In April 1904 Ferber assisted Ernest Archdeacon with the trials of his Wright-derived glider at Berck-sur-Mer. Shortly after this Charles Renard, commander of the French Army balloon school at Chalais-Meudon, invited Ferber to join this establishment, and he took up this new post in early May 1904.
He also constructed another aircraft, the Type VI, notable for its use of a rear-mounted horizontal stabiliser and also featuring dihedral in an attempt to obtain lateral stability.

In June 1905 Ferber wrote to the Wright Brothers offering to buy one of their machines. The Wrights were unwilling to do this but their reply, dated 9 October 1905, detailed the flights they had recently made, and so Ferber was the first European to learn of these achievements.

After the death of Renard in April 1905, Ferber's relationship with the authorities at Chalais-Meudon deteriorated. In June 1906 he asked for three years' leave in order to work at the Antoinette company. This was granted in August 1906, and he was also allowed to continue his experiments at Chalais-Meudon. In 1906 Ferber built his aeroplane type VIII, fitted with a 24 hp Antoinette engine. When parked outside of hangar, this aircraft was destroyed by a storm in November. Rebuilt as type IX, it was belatedly but successfully tested in July 1908 at Issy-les-Moulineaux near Paris.

In 1908, Ferber founded the Ligue Nationale Aérienne with the help of the well-known physiologist René Quinton. Quinton was a member of a Parisian group of literary personalities called the "Forty-five," who honored achievements in literature, sciences and arts. In May 1908 Ferber addressed the group at Quinton's suggestion and after receiving a standing ovation for his accomplishments in aviation, Quinton was inspired to establish a 10,000 francs prize for the first person to fly for 5 minutes with engine stopped and without losing more than 50 metres altitude. In May 1909 the Ligue opened a flying school Port-Aviation (often called "Juvisy Airfield") at Viry-Châtillon with Ferber as its chief instructor.

===Death===
Captain Ferber was killed on 22 September 1909 at a flying meeting in Boulogne when he attempted a turn at low altitude in a Voisin biplane and one wing struck the ground. He was only the third victim of an aeroplane accident after Thomas Selfridge and Eugène Lefebvre.

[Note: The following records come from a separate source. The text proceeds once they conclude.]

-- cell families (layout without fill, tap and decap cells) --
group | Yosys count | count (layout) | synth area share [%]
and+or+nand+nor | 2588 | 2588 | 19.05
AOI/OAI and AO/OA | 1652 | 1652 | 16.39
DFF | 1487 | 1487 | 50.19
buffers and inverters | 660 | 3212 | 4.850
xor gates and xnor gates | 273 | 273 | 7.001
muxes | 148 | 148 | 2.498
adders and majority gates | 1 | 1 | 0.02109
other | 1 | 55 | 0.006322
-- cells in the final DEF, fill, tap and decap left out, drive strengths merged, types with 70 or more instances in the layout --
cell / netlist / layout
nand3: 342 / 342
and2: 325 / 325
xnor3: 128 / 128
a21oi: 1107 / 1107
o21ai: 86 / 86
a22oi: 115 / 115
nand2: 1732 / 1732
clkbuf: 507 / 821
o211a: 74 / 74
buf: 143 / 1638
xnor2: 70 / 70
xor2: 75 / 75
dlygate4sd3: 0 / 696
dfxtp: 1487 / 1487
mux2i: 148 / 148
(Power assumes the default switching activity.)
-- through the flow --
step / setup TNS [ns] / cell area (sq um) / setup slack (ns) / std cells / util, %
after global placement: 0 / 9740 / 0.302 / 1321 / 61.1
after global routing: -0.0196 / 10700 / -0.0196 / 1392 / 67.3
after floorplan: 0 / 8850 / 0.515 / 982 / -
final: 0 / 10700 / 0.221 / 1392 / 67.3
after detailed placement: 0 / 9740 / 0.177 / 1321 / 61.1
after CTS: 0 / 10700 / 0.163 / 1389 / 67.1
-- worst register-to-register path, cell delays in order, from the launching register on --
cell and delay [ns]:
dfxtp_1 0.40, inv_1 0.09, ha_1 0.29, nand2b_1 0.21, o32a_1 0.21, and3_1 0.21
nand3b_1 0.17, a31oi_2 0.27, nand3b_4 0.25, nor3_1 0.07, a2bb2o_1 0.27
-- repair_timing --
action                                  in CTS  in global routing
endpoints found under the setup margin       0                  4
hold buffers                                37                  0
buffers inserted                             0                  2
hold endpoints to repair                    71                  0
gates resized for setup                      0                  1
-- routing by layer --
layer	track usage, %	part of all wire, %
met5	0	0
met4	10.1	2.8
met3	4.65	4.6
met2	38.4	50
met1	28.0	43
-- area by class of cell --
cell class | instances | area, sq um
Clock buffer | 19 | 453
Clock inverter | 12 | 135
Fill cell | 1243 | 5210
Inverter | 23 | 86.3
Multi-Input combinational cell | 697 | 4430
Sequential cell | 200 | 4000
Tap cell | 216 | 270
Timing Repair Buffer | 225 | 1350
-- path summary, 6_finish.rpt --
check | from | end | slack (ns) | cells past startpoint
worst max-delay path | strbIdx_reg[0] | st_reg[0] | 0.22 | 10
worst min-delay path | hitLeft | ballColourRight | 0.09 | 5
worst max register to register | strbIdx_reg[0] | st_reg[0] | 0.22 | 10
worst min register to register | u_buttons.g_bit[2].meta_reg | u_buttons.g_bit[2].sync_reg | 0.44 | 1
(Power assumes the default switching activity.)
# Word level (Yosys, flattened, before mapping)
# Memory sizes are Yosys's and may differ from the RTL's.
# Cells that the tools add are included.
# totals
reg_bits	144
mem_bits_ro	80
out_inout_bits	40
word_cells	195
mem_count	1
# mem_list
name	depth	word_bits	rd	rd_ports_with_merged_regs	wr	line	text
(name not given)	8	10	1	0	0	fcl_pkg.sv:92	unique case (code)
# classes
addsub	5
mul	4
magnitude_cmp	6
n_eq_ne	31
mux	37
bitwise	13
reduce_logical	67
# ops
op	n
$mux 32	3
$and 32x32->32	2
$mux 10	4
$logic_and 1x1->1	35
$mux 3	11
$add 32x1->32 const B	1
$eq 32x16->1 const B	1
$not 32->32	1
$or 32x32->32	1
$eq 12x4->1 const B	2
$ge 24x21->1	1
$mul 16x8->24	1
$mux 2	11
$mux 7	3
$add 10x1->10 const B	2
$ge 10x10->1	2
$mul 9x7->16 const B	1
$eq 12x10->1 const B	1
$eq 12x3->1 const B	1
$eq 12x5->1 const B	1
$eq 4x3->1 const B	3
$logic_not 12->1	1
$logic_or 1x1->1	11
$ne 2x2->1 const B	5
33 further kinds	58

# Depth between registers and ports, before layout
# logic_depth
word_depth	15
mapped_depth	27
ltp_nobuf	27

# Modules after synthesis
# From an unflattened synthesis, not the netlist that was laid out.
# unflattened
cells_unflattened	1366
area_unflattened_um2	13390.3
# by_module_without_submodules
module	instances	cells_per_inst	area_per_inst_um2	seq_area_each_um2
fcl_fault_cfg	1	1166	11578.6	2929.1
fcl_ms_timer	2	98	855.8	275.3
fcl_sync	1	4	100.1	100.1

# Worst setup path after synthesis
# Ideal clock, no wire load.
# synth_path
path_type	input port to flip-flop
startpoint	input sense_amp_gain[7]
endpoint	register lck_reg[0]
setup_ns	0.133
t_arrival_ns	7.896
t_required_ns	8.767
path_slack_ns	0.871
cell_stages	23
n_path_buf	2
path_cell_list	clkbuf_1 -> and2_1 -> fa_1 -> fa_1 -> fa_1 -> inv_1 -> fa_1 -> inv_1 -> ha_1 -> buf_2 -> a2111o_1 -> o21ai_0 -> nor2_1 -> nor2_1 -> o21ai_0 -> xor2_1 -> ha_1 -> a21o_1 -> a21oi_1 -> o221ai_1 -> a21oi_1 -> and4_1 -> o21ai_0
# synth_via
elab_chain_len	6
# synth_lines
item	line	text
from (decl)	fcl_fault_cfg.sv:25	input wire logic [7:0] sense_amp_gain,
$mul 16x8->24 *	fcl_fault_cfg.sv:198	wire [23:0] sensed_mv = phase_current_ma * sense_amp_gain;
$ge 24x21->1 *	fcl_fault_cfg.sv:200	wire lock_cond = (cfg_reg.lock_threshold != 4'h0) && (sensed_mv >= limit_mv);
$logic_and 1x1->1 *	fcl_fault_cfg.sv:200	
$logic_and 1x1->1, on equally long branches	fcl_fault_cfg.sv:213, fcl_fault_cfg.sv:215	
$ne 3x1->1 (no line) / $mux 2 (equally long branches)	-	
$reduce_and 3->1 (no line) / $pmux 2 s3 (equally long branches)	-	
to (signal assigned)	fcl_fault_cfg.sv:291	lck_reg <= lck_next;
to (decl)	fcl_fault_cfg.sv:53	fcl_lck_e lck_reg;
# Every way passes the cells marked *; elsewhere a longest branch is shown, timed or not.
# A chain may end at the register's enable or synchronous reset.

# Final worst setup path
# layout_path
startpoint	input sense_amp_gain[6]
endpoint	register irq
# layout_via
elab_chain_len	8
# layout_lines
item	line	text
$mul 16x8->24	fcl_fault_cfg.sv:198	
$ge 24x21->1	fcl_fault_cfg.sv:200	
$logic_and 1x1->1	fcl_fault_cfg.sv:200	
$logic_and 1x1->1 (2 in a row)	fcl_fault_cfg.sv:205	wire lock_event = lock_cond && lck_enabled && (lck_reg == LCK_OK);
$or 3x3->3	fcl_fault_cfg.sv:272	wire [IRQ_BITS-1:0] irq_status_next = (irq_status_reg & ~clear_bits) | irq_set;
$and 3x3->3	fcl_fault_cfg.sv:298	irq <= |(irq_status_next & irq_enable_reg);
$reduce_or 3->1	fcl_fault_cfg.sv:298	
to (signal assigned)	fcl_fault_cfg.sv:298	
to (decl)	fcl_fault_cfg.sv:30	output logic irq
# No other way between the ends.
===== src/pkg/pio_consts.svh =====
/*
 register offsets and reset values of the parallel io controller.
 assumes byte addressing, one 32-bit word per register.
*/
`ifndef PIO_CONSTS_SVH
`define PIO_CONSTS_SVH
`define OFS_OWN_SET 8'h00
`define OFS_OWN_CLR 8'h04
`define OFS_OWN_STAT 8'h08
`define OFS_OE_SET 8'h10
`define OFS_OE_CLR 8'h14
`define OFS_OE_STAT 8'h18
`define OFS_FLT_SET 8'h20
`define OFS_FLT_CLR 8'h24
`define OFS_FLT_STAT 8'h28
`define OFS_OD_SET 8'h30
`define OFS_OD_CLR 8'h34
`define OFS_OD_STAT 8'h38
`define OFS_LEVEL 8'h3C
`define OFS_IRQ_EN 8'h40
`define OFS_IRQ_DIS 8'h44
`define OFS_IRQ_MASK 8'h48
`define OFS_CHG_STAT 8'h4C
`define RST_OWN 32'h01FFFFFF
`define RST_ZERO 32'h00000000
`define FILTER_CYCLES 4'h3
`define SETTLE_CYCLES 3'h4
`endif


===== src/pkg/pio_pkg.sv =====
/*
 types shared by the parallel io controller.
 assumes nothing beyond the constants header.
*/
package pio_pkg;
   typedef logic [31:0] line_bits_t;
   typedef logic [7:0] reg_addr_t;
endpackage : pio_pkg


===== src/verilog/parallel_io_controller.sv =====
/*
 parallel io controller: 32 lines, software or peripheral ownership,
 output enable and data latches, glitch filter select, change detection.
 assumes pins are asynchronous to clock and a simple strobe register port.
*/
`include "pio_consts.svh"
`timescale 1ns/1ps
`default_nettype none
module parallel_io_controller
   import pio_pkg::*;
#(
   parameter line_bits_t LINE_MASK = 32'hFFFFFFFF
) (
   // clock and reset
   input wire logic clock,
   input wire logic rst_n,
   // register port
   input wire logic [7:0] addr,
   input wire logic [31:0] wdata,
   input wire logic wr,
   input wire logic rd,
   output logic [31:0] rdata,
   // pins
   input wire logic [31:0] pin_in,
   output logic [31:0] pin_out,
   output logic [31:0] pin_oe,
   // peripherals
   input wire logic [31:0] periph_out,
   input wire logic [31:0] periph_oe,
   output logic [31:0] periph_in,
   // interrupt request to the controller
   output logic irq
);
   line_bits_t own;
   line_bits_t oe_latch;
   line_bits_t flt;
   line_bits_t od_latch;
   line_bits_t mask;
   line_bits_t chg;
   line_bits_t s1, s2, s3;
   line_bits_t level;
   line_bits_t level_prev;
   logic level_valid;
   logic [2:0] settle;
   logic settled;
   logic [3:0] fcnt [32];
   line_bits_t wbits;
   line_bits_t changed;
   logic rd_chg;

   assign wbits = wdata & LINE_MASK;
   assign rd_chg = rd && addr == `OFS_CHG_STAT;

   // three-stage synchroniser, only s2 and s3 are looked at
   always_ff @(posedge clock or negedge rst_n) begin
      if (!rst_n) begin
         s1 <= '0;
         s2 <= '0;
         s3 <= '0;
      end else begin
         s1 <= pin_in;
         s2 <= s1;
         s3 <= s2;
      end
   end

   // wait for the synchroniser to fill before trusting the level
   always_ff @(posedge clock or negedge rst_n) begin
      if (!rst_n) begin
         settle <= 3'h0;
      end else if (settle != `SETTLE_CYCLES) begin
         settle <= settle + 3'h1;
      end
   end
   assign settled = (settle == `SETTLE_CYCLES);

   // filtered lines need FILTER_CYCLES stable agreements before moving
   // baseline copied from the pins, so pins high at reset are no change
   always_ff @(posedge clock or negedge rst_n) begin
      if (!rst_n) begin
         level <= '0;
         for (int i = 0; i < 32; i++) fcnt[i] <= 4'h0;
      end else begin
         for (int i = 0; i < 32; i++) begin
            if (!settled) begin
               level[i] <= s3[i];
               fcnt[i] <= 4'h0;
            end else if (s2[i] != s3[i] || s3[i] == level[i]) begin
               fcnt[i] <= 4'h0;
            end else if (!flt[i] || fcnt[i] >= `FILTER_CYCLES) begin
               level[i] <= s3[i];
               fcnt[i] <= 4'h0;
            end else begin
               fcnt[i] <= fcnt[i] + 4'h1;
            end
         end
      end
   end

   // first sampled value after reset is a baseline, not a change
   always_ff @(posedge clock or negedge rst_n) begin
      if (!rst_n) begin
         level_prev <= '0;
         level_valid <= 1'b0;
      end else begin
         level_prev <= level;
         level_valid <= settled;
      end
   end
   assign changed = level_valid ? ((level ^ level_prev) & LINE_MASK) : '0;

   // ownership
   always_ff @(posedge clock or negedge rst_n) begin
      if (!rst_n) begin
         own <= `RST_OWN;
      end else if (wr && addr == `OFS_OWN_SET) begin
         own <= own | wbits;
      end else if (wr && addr == `OFS_OWN_CLR) begin
         own <= own & ~wbits;
      end
   end

   // output enable latch, stored whatever the owner
   always_ff @(posedge clock or negedge rst_n) begin
      if (!rst_n) begin
         oe_latch <= `RST_ZERO;
      end else if (wr && addr == `OFS_OE_SET) begin
         oe_latch <= oe_latch | wbits;
      end else if (wr && addr == `OFS_OE_CLR) begin
         oe_latch <= oe_latch & ~wbits;
      end
   end

   // filter select
   always_ff @(posedge clock or negedge rst_n) begin
      if (!rst_n) begin
         flt <= `RST_ZERO;
      end else if (wr && addr == `OFS_FLT_SET) begin
         flt <= flt | wbits;
      end else if (wr && addr == `OFS_FLT_CLR) begin
         flt <= flt & ~wbits;
      end
   end

   // output data latch
   always_ff @(posedge clock or negedge rst_n) begin
      if (!rst_n) begin
         od_latch <= `RST_ZERO;
      end else if (wr && addr == `OFS_OD_SET) begin
         od_latch <= od_latch | wbits;
      end else if (wr && addr == `OFS_OD_CLR) begin
         od_latch <= od_latch & ~wbits;
      end
   end

   // interrupt mask
   always_ff @(posedge clock or negedge rst_n) begin
      if (!rst_n) begin
         mask <= `RST_ZERO;
      end else if (wr && addr == `OFS_IRQ_EN) begin
         mask <= mask | wbits;
      end else if (wr && addr == `OFS_IRQ_DIS) begin
         mask <= mask & ~wbits;
      end
   end

   // change status: a change in the read cycle survives the clear
   always_ff @(posedge clock or negedge rst_n) begin
      if (!rst_n) begin
         chg <= `RST_ZERO;
      end else if (rd_chg) begin
         chg <= changed;
      end else begin
         chg <= chg | changed;
      end
   end

   always_ff @(posedge clock or negedge rst_n) begin
      if (!rst_n) begin
         irq <= 1'b0;
      end else begin
         irq <= |((rd_chg ? changed : (chg | changed)) & mask);
      end
   end

   // pin drivers and peripheral inputs, registered
   always_ff @(posedge clock or negedge rst_n) begin
      if (!rst_n) begin
         pin_out <= '0;
         pin_oe <= '0;
         periph_in <= '0;
      end else begin
         pin_out <= (own & od_latch) | (~own & periph_out);
         pin_oe <= ((own & oe_latch) | (~own & periph_oe)) & LINE_MASK;
         periph_in <= level & ~own;
      end
   end

   // read data one cycle after the strobe
   always_ff @(posedge clock or negedge rst_n) begin
      if (!rst_n) begin
         rdata <= '0;
      end else if (rd) begin
         unique case (addr)
            `OFS_OWN_STAT: rdata <= own & LINE_MASK;
            `OFS_OE_STAT: rdata <= oe_latch;
            `OFS_FLT_STAT: rdata <= flt;
            `OFS_OD_STAT: rdata <= od_latch;
            `OFS_LEVEL: rdata <= level & LINE_MASK;
            `OFS_IRQ_MASK: rdata <= mask;
            `OFS_CHG_STAT: rdata <= chg | changed;
            default: rdata <= '0;
         endcase
      end else begin
         rdata <= '0;
      end
   end

   // checks
   a_own_set_takes: assert property (@(posedge clock) disable iff (!rst_n)
      wr && addr == `OFS_OWN_SET |=> (own & (LINE_MASK & $past(wdata))) ==
      (LINE_MASK & $past(wdata))) else $error("ownership set lost");
   a_own_clr_takes: assert property (@(posedge clock) disable iff (!rst_n)
      wr && addr == `OFS_OWN_CLR |=> (own & $past(wdata) & LINE_MASK) == '0)
      else $error("ownership clear lost");
   a_periph_in_zero: assert property (@(posedge clock) disable iff (!rst_n)
      ##1 (periph_in & $past(own)) == '0) else $error("peripheral input leaks");
   a_pin_follows_latch: assert property (@(posedge clock) disable iff (!rst_n)
      ##1 (pin_oe & $past(own)) == ($past(oe_latch) & $past(own)))
      else $error("pin enable not from latch");
   a_od_set_takes: assert property (@(posedge clock) disable iff (!rst_n)
      wr && addr == `OFS_OD_SET |=> (od_latch & $past(wbits)) == $past(wbits))
      else $error("data set lost");
   a_od_clr_takes: assert property (@(posedge clock) disable iff (!rst_n)
      wr && addr == `OFS_OD_CLR |=> (od_latch & $past(wbits)) == '0)
      else $error("data clear lost");
   a_flt_set_takes: assert property (@(posedge clock) disable iff (!rst_n)
      wr && addr == `OFS_FLT_SET |=> (flt & $past(wbits)) == $past(wbits))
      else $error("filter set lost");
   a_oe_clr_takes: assert property (@(posedge clock) disable iff (!rst_n)
      wr && addr == `OFS_OE_CLR |=> (oe_latch & $past(wbits)) == '0)
      else $error("enable clear lost");
   a_oe_set_takes: assert property (@(posedge clock) disable iff (!rst_n)
      wr && addr == `OFS_OE_SET |=> (oe_latch & $past(wbits)) == $past(wbits))
      else $error("enable set lost");
   a_flt_clr_takes: assert property (@(posedge clock) disable iff (!rst_n)
      wr && addr == `OFS_FLT_CLR |=> (flt & $past(wbits)) == '0)
      else $error("filter clear lost");
   a_irq_en_takes: assert property (@(posedge clock) disable iff (!rst_n)
      wr && addr == `OFS_IRQ_EN |=> (mask & $past(wbits)) == $past(wbits))
      else $error("mask enable lost");
   a_irq_dis_takes: assert property (@(posedge clock) disable iff (!rst_n)
      wr && addr == `OFS_IRQ_DIS |=> (mask & $past(wbits)) == '0)
      else $error("mask disable lost");
   a_own_stat_reads: assert property (@(posedge clock) disable iff (!rst_n)
      rd && addr == `OFS_OWN_STAT |=> rdata == ($past(own) & LINE_MASK))
      else $error("ownership status wrong");
   a_chg_sticky: assert property (@(posedge clock) disable iff (!rst_n)
      changed != '0 |=> (chg & $past(changed)) == $past(changed))
      else $error("change lost");
   a_read_clears: assert property (@(posedge clock) disable iff (!rst_n)
      rd_chg && changed == '0 |=> chg == '0) else $error("read did not clear");
   a_irq_masked: assert property (@(posedge clock) disable iff (!rst_n)
      mask == '0 ##1 mask == '0 |-> !irq) else $error("irq with empty mask");
   a_reserved_zero: assert property (@(posedge clock) disable iff (!rst_n)
      rd && addr == 8'h0C |=> rdata == '0) else $error("reserved nonzero");
   c_own_toggle: cover property (@(posedge clock) disable iff (!rst_n)
      wr && addr == `OFS_OWN_CLR ##[1:20] wr && addr == `OFS_OWN_SET);
   c_irq_fires: cover property (@(posedge clock) disable iff (!rst_n) $rose(irq));
   c_read_clear: cover property (@(posedge clock) disable iff (!rst_n)
      rd_chg && chg != '0);
   c_filtered_change: cover property (@(posedge clock) disable iff (!rst_n)
      (changed & flt) != '0);
endmodule : parallel_io_controller
`default_nettype wire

He was buried at the Cemetery of Loyasse in Lyon.

In June 1910, the French Minister of War announced that one of their newly ordered Zodiac dirigibles was to be named Capitaine Ferber, and a memorial in the form of monolith bearing a bronze flying eagle was erected at Boulogne.

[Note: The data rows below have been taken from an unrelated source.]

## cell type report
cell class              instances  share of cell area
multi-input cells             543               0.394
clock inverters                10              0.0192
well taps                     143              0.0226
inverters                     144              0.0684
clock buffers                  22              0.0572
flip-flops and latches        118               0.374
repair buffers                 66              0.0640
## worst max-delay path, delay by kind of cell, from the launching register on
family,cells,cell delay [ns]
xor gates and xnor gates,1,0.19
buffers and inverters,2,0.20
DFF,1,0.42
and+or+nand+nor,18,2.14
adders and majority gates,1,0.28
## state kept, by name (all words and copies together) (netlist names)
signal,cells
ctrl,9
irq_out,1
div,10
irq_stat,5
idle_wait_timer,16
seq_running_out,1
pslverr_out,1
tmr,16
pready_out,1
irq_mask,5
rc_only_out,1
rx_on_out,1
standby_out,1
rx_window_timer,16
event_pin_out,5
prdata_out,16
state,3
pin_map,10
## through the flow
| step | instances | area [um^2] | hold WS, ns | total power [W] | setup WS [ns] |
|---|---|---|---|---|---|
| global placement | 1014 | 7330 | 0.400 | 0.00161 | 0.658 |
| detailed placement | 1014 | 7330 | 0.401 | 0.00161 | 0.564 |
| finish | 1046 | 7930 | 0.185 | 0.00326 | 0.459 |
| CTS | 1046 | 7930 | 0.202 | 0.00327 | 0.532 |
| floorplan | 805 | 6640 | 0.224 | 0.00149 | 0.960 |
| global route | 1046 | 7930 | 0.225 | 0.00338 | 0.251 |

Gaston Combebiac wrote that Ferber ought to be considered a member of the Quaternion Association when he contributed a biographical note to the Association's Bulletin:
After all, since his intuition, at once mathematical and realistic, having not failed to recognize the advantages presented by the use of vector calculus for certain physical applications of mathematics, we must rank him among the members of our Association.

==Aircraft==
- Ferber I (1899) Monoplane hang-glider modelled on Otto Lilienthal's designs.
- Ferber II
- Ferber III
- Ferber IV (1901) Monoplane hang-glider modelled on Otto Lilienthal's designs.
- Ferber V (1902) Two-bay biplane glider with forward elevator, later fitted with triangular rudders on the outer interplane struts, and then rebuilt with a 6 hp Buchet engine and renamed the V-bis.
- Ferber VI (1904) two bay biplane glider, with an elongated rear-mounted horizontal stabiliser in addition to a forward elevator.
- Ferber VII
- Ferber VIII
- Ferber IX

== Quotes==
"L'ascension est une fleur qui naît de la vitesse". Translation : "The lift is a flower born from velocity".

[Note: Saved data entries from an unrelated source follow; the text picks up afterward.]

$ cat config.mk
export PLATFORM = sky130hd
export DESIGN_NAME = ptmr_paired_timer
export DESIGN_NICKNAME = d
export VERILOG_FILES = /design/src/shared/ptmr_pkg.sv /design/src/rtl/ptmr_paired_timer.sv
export VERILOG_INCLUDE_DIRS = /design/src /design/src/shared
export SDC_FILE = /design/constraint.sdc
export NUM_CORES = 1
export LEC_CHECK = 0
export ABC_CLOCK_PERIOD_IN_PS = 8200
export BUFFER_PORTS_ARGS = -buffer_cell sky130_fd_sc_hd__buf_4
export CORE_UTILIZATION = 55
export DETAILED_ROUTE_END_ITERATION = 10
export PLACE_DENSITY = 0.79
export SLEW_MARGIN = 20
export SYNTH_ARGS = -nofsm -noshare
export SYNTH_HDL_FRONTEND = slang
export SYNTH_SLANG_ARGS = --single-unit
$ cat constraint.sdc
create_clock -name clk -period 8.2 [get_ports clk]
set_clock_uncertainty 0.05 [all_clocks]
set_input_delay 2.05 -clock clk [delete_from_list [all_inputs] [get_ports clk]]
set_output_delay 2.05 -clock clk [all_outputs]
set_load 0.01 [all_outputs]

"Concevoir une machine volante n'est rien; Fabriquer est peu; L'essayer est tout", Translation : ""To design a flying machine is nothing; To build one is something; To experiment is everything". In his memoir, The Story of the Winged-S, Igor Sikorsky renders the quote "To invent a flying machine is nothing; to build it is little; to make it fly is everything."

==Books==
- 1904 : F. Ferber : Les progrès de l'aviation par le vol plané, F.Ferber, in Revue d'Artillerie, mars 1904
- 1908: F. Ferber : L'Aviation — ses Débuts — son Développement, link from Internet Archive.